What the world needs…
No. Start that over again.
What WE need is a simple fact-based framework for getting the best truth we can about the world we live in.
For many years, Bob Woodward and Carl Bernstein have been engaged in investigative journalism. Their faces are very familiar because they appear on many newscasts such as CNN and NBC. They are sought after repeatedly for their very thorough analysis of evolving news including interviews with Washington, D.C figures who make the news every day. They helped unravel the Watergate mystery in the early 1970’s. Today they are engaged in helping us unravel questions around the foreign involvement in our election process and the figures principally engaged in that entanglement.
When asked about their methodology, they always remark that they are working to get the “best obtainable version of the truth.” That is what investigative journalism is all about. It is “fact-based” and not “opinion-based” or “emotion-based.” That is exactly what the new Framework attempts to do in my book Project Management Lessons Learned: A Continuous Process Improvement Framework.
This Framework is applicable to all scenarios, not just those associated with projects. This Framework uses Fact, Deliverables, and Perspectives to give a good overview of what really happened in a specific scenario.
- Deliverables in a broad scenario are the tangible things that result from the scenario.
- Fact are those pieces of information that are not refutable in the given situation.

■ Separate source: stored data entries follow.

File: src/rtl/lsu_pkg.sv
// Shared definitions for the load/store unit: funct3 codes, FSM encoding and access-size helpers.
package lsu_pkg;

  localparam logic [2:0] F3_B  = 3'b000;
  localparam logic [2:0] F3_H  = 3'b001;
  localparam logic [2:0] F3_W  = 3'b010;
  localparam logic [2:0] F3_BU = 3'b100;
  localparam logic [2:0] F3_HU = 3'b101;

  typedef enum logic [1:0] {
    ST_IDLE   = 2'd0,
    ST_FIRST  = 2'd1,
    ST_SECOND = 2'd2,
    ST_DONE   = 2'd3
  } lsu_state_t;

  // Access size in bytes (1/2/4) from funct3[1:0]
  function automatic logic [2:0] size_bytes(input logic [1:0] f3_lo);
    case (f3_lo)
      2'b00:   return 3'd1;
      2'b01:   return 3'd2;
      default: return 3'd4;
    endcase
  endfunction

  // 8-lane byte mask spanning the addressed word and the one after it
  function automatic logic [7:0] lane_mask(input logic [1:0] f3_lo, input logic [1:0] off);
    logic [7:0] base;
    base = 8'((9'd1 << size_bytes(f3_lo)) - 9'd1);
    return base << off;
  endfunction

  function automatic logic f3_legal(input logic [2:0] f3, input logic store);
    if (store) return (f3 == F3_B) || (f3 == F3_H) || (f3 == F3_W);
    return (f3 == F3_B) || (f3 == F3_H) || (f3 == F3_W) || (f3 == F3_BU) || (f3 == F3_HU);
  endfunction

endpackage

File: src/rtl/lsu_load_align.sv
// Extracts the addressed bytes from a two-word window and sign/zero-extends them.
module lsu_load_align
  import lsu_pkg::*;
(
  input  logic [63:0] data,
  input  logic [1:0]  off,
  input  logic [2:0]  funct3,
  output logic [31:0] result_c
);

  logic [31:0] word;

  always_comb begin
    word     = 32'(data >> {off, 3'b000});
    result_c = '0;
    case (funct3)
      F3_B:    result_c = {{24{word[7]}}, word[7:0]};
      F3_H:    result_c = {{16{word[15]}}, word[15:0]};
      F3_W:    result_c = word;
      F3_BU:   result_c = {24'h0, word[7:0]};
      F3_HU:   result_c = {16'h0, word[15:0]};
      default: result_c = '0;
    endcase
  end

endmodule

File: src/rtl/load_store_unit.sv
// Converts byte/half/word core accesses into word-aligned memory accesses with byte enables,
// splitting word-crossing accesses in two and returning extended load data.
module load_store_unit
  import lsu_pkg::*;
#(
  parameter int unsigned ADDR_W = 32,
  parameter int unsigned DATA_W = 32
) (
  input  logic              clk,
  input  logic              reset,
  input  logic              req_valid,
  output logic              req_ready,
  input  logic              req_store,
  input  logic [2:0]        req_funct3,
  input  logic [ADDR_W-1:0] req_addr,
  input  logic [DATA_W-1:0] req_wdata,
  output logic              resp_valid,
  output logic [DATA_W-1:0] resp_rdata,
  output logic              resp_err,
  output logic [ADDR_W-1:0] mem_addr,
  output logic [DATA_W-1:0] mem_write_data,
  output logic [3:0]        mem_byte_en,
  output logic              MemRead,
  output logic              MemWrite,
  input  logic [DATA_W-1:0] mem_read_data
);

  lsu_state_t        state, state_nxt;
  logic [ADDR_W-1:0] addr_q;
  logic [DATA_W-1:0] wdata_q;
  logic [2:0]        f3_q;
  logic              store_q;
  logic [DATA_W-1:0] lo_q, hi_q, lo_nxt, hi_nxt;
  logic [DATA_W-1:0] load_c;

  logic              accept;
  logic [ADDR_W-1:0] op_addr, aligned;
  logic [DATA_W-1:0] op_wdata;
  logic [1:0]        op_sz, off;
  logic [7:0]        mask;
  logic [63:0]       shifted;

  logic [ADDR_W-1:0] mem_addr_nxt;
  logic [DATA_W-1:0] mem_wd_nxt, resp_rdata_nxt;
  logic [3:0]        mem_be_nxt;
  logic              mem_rd_nxt, mem_wr_nxt, resp_valid_nxt, resp_err_nxt;

  // Ready is gated by reset so the core never sees a handshake during reset
  assign req_ready = (state == ST_IDLE) && reset;

  // Load words are captured as the memory returns them
  always_comb begin : capture
    lo_nxt = lo_q;
    hi_nxt = hi_q;
    if (!store_q) begin
      if (state == ST_FIRST)  lo_nxt = mem_read_data;
      if (state == ST_SECOND) hi_nxt = mem_read_data;
    end
  end

  lsu_load_align u_align (
    .data     ({hi_nxt, lo_nxt}),
    .off      (addr_q[1:0]),
    .funct3   (f3_q),
    .result_c (load_c)
  );

  always_comb begin : fsm_next
    state_nxt      = state;
    accept         = 1'b0;
    mem_addr_nxt   = '0;
    mem_be_nxt     = '0;
    mem_wd_nxt     = '0;
    mem_rd_nxt     = 1'b0;
    mem_wr_nxt     = 1'b0;
    resp_valid_nxt = 1'b0;
    resp_err_nxt   = 1'b0;
    resp_rdata_nxt = '0;

    // In IDLE the next access is built straight from the request being accepted
    op_addr  = (state == ST_IDLE) ? req_addr : addr_q;
    op_wdata = (state == ST_IDLE) ? req_wdata : wdata_q;
    op_sz    = (state == ST_IDLE) ? req_funct3[1:0] : f3_q[1:0];
    off      = op_addr[1:0];
    mask     = lane_mask(op_sz, off);
    shifted  = 64'(op_wdata) << {off, 3'b000};
    aligned  = {op_addr[ADDR_W-1:2], 2'b00};

    case (state)
      ST_IDLE: begin
        if (req_valid) begin
          accept = 1'b1;
          if (f3_legal(req_funct3, req_store)) begin
            state_nxt    = ST_FIRST;
            mem_addr_nxt = aligned;
            mem_be_nxt   = mask[3:0];
            mem_wd_nxt   = shifted[31:0];
            mem_wr_nxt   = req_store;
            mem_rd_nxt   = !req_store;
          end else begin
            state_nxt      = ST_DONE;
            resp_valid_nxt = 1'b1;
            resp_err_nxt   = 1'b1;
          end
        end
      end
      ST_FIRST: begin
        if (mask[7:4] != 4'h0) begin
          state_nxt    = ST_SECOND;
          mem_addr_nxt = aligned + ADDR_W'(4);
          mem_be_nxt   = mask[7:4];
          mem_wd_nxt   = shifted[63:32];
          mem_wr_nxt   = store_q;
          mem_rd_nxt   = !store_q;
        end else begin
          state_nxt      = ST_DONE;
          resp_valid_nxt = 1'b1;
          resp_rdata_nxt = store_q ? '0 : load_c;
        end
      end
      ST_SECOND: begin
        state_nxt      = ST_DONE;
        resp_valid_nxt = 1'b1;
        resp_rdata_nxt = store_q ? '0 : load_c;
      end
      ST_DONE: state_nxt = ST_IDLE;
      default: state_nxt = ST_IDLE;
    endcase
  end

  always_ff @(posedge clk or negedge reset) begin
    if (!reset) begin
      state          <= ST_IDLE;
      addr_q         <= '0;
      wdata_q        <= '0;
      f3_q           <= '0;
      store_q        <= 1'b0;
      lo_q           <= '0;
      hi_q           <= '0;
      mem_addr       <= '0;
      mem_byte_en    <= '0;
      mem_write_data <= '0;
      MemRead        <= 1'b0;
      MemWrite       <= 1'b0;
      resp_valid     <= 1'b0;
      resp_err       <= 1'b0;
      resp_rdata     <= '0;
    end else begin
      state <= state_nxt;
      if (accept) begin
        addr_q  <= req_addr;
        wdata_q <= req_wdata;
        f3_q    <= req_funct3;
        store_q <= req_store;
      end
      lo_q           <= lo_nxt;
      hi_q           <= hi_nxt;
      mem_addr       <= mem_addr_nxt;
      mem_byte_en    <= mem_be_nxt;
      mem_write_data <= mem_wd_nxt;
      MemRead        <= mem_rd_nxt;
      MemWrite       <= mem_wr_nxt;
      resp_valid     <= resp_valid_nxt;
      resp_err       <= resp_err_nxt;
      resp_rdata     <= resp_rdata_nxt;
    end
  end

endmodule

File: config.mk
export PLATFORM = sky130hd
export DESIGN_NAME = load_store_unit
export DESIGN_NICKNAME = d
export VERILOG_FILES = /design/src/rtl/lsu_pkg.sv /design/src/rtl/lsu_load_align.sv /design/src/rtl/load_store_unit.sv
export SDC_FILE = /design/constraint.sdc
export NUM_CORES = 1
export LEC_CHECK = 0
export ABC_AREA = 1
export CORE_UTILIZATION = 26
export CTS_CLUSTER_DIAMETER = 120
export DETAILED_ROUTE_END_ITERATION = 7
export HOLD_SLACK_MARGIN = 0.15
export PLACE_DENSITY = 0.42
export RECOVER_POWER = 25
export SKIP_CTS_REPAIR_TIMING = 1
export SLEW_MARGIN = 15
export SYNTH_ARGS = -nofsm -noshare
export SYNTH_HDL_FRONTEND = slang
export SYNTH_HIERARCHICAL = 1
export SYNTH_SLANG_ARGS = --single-unit
File: constraint.sdc
create_clock -name clk -period 2.7 [get_ports clk]
set_input_delay 0.54 -clock clk [delete_from_list [all_inputs] [get_ports clk]]
set_output_delay 0.54 -clock clk [all_outputs]
set_load 0.005 [all_outputs]
==> out/qor.csv <==
stage;metric;value;unit
sta;worst_slew_pin_slew;1020;ps
grt;overflow;0;
layout;stdcell_area;16200;um^2
outcome;status;completed;
worst_setup_path;crit_chain;inv_2 > ha_4 > buf_12 > buf_4 > buf_4 > nand2_1 > nand2_1 > nand2_1 > nor2_1 > nand3_1 > xor2_1 > o21ai_1;
worst_setup_path;slowest_delay;430;ps
die;start_util;0.266;
sta;setup_viol;0;
worst_setup_path;endpoint_kind;flip-flop;
cts;ctsLongestPathBuffers;3;
placed_design;gp_congestion;0.835;
synth;yosys_warnings;6;
cts;numCtsBuffers;28;
layout;drive_above_1_share;0.0858;
cts;clkSinkCount;228;
die;fp.dieW;218;um
sta;slew_headroom;0.320;
routing;dr.pass1.iters;5;
sta;period_needed;2560;ps
die;core_area;45700;um^2
die;io_pins;208;
power;total_power;20900;uW
sta;hold_violations;0;
layout;layout_commonest_cell;nand2_1;
routing;wire_per_inst;17.3;um
worst_setup_path;cp_slowest_cell;dfrtp_1;
sta;fin_crit_sh;0.948;
placed_design;placed_area;15100;um^2
synth;netlist_area;12100;um^2
layout;n_fill_cell;4914;
grt;grt.total_usage;0.184;
routing;drtAntennaViolNets;0;
cts;cts.htree.levels;1;
die;rows;78;
placed_design;dp_cells;2461;
routing;drt-total-wl;43700;um
cts;cts.root.buffer_cell;clkbuf_16;
cts;clk_pin_slew;60;ps
placed_design;io_buffers;205;
worst_setup_path;worstPathRequired;3130;ps
grt;grt_pass1_wl;66900;um
routing;num_vias;11417;
layout;syn2layout_area_growth;33.6;%
placed_design;detailedPlace.worstSlack;-62.6;ps
die;die_y;218;um
sta;fin_tns_setup;0;ps
sta;layout_setup_ws;140;ps
die;design.die.area;47500;um^2
cts;insertion_delay;570;ps
layout;diodes;0;
worst_setup_path;arrival;2990;ps
grt;grt_pass1_vias;11203;
placed_design;dp_hpwl;32000;um
layout;final_cell_mix;591 x nand2_1, 240 x o21ai_0, 228 x dfrtp_1;
layout;final_nets;2011;
routing;drc_errors;0;
worst_setup_path;crit_fanout;8;
worst_setup_path;cpMostUsedCell;nand2_1;
worst_setup_path;worstSetupPathType;flip-flop to flip-flop;
routing;viasPerCell;4.53;
power;ir_drop;0.535;mV
sta;skew;26.3;ps
layout;multi_input_area;5270;um^2
job;maxCapViolations;0;
hold_path;min_path_type;flip-flop to flip-flop;
sta;max_freq;391;MHz
power;p_per_area;1290;nW/um^2
power;leakage;0.00778;uW
layout;area.sequential;5710;um^2
worst_setup_path;start_kind;flip-flop;
cts;cts_tree;yes;
synth;synthCells;1674;
grt;antenna_found_initial;2;
synth;avgSynthCellArea;7.25;um^2
grt;grt_max_degree;155;
sta;final_max_slew_viol_count;0;
routing;first_iter_violations;718;
layout;fin_cells;2523;
==> src/flat_wrapper.sv <==
// flat-port wrapper written by rule: the top's interface ports become plain ports
module token_launch_ctrl_flat 
#(
  parameter int TAPS = 8,
  parameter int CW   = $clog2(TAPS + 1)
)
  (clk, init, bus_enable, bus_start, bus_tok_ret, bus_tok_out, bus_tap_sel, bus_busy, bus_done, bus_err);
  token_launch_ctrl_if #(.CW(CW)) bus_i ();
  input logic clk;
  input logic init;
  input wire logic [$bits(bus_i.enable)-1:0] bus_enable;
  input wire logic [$bits(bus_i.start)-1:0] bus_start;
  input wire logic [$bits(bus_i.tok_ret)-1:0] bus_tok_ret;
  output wire logic [$bits(bus_i.tok_out)-1:0] bus_tok_out;
  output wire logic [$bits(bus_i.tap_sel)-1:0] bus_tap_sel;
  output wire logic [$bits(bus_i.busy)-1:0] bus_busy;
  output wire logic [$bits(bus_i.done)-1:0] bus_done;
  output wire logic [$bits(bus_i.err)-1:0] bus_err;
  assign bus_i.enable = bus_enable;
  assign bus_i.start = bus_start;
  assign bus_i.tok_ret = bus_tok_ret;
  assign bus_tok_out = bus_i.tok_out;
  assign bus_tap_sel = bus_i.tap_sel;
  assign bus_busy = bus_i.busy;
  assign bus_done = bus_i.done;
  assign bus_err = bus_i.err;
  token_launch_ctrl #(.TAPS(TAPS), .CW(CW)) u_core (.clk(clk), .init(init), .bus(bus_i));
endmodule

- Perspectives are different viewpoints that participants in the scenario perceive. Often these perspectives must be reconciled by discussion to get the best obtainable “version of the truth.”
This Framework very much mirrors the investigative reporting that Woodward and Bernstein are famous for.
The Framework also makes it very easy to incorporate Risk Management into the analysis. Since the Framework is very “performance-based,” it uses the After Action Review questions in its procedure:
- What was the Expected Result?
- What was the Actual Result?
- What is the Gap?
- What is the Lesson Learned?
My Framework has been employed successfully by some major organizations, such as the Panama Canal, to uncover details of past projects and business situations.
I encourage readers of my new book to utilize the Framework when trying to analyze scenarios to do their own investigative reporting for their environments. This is a powerful Framework and often requires the use of “facilitation” techniques or “reframing” of the scenario details in order to provide results that can be shared with others. Both facilitation and reframing are topics covered by my book and the reader can research these tools for their own use.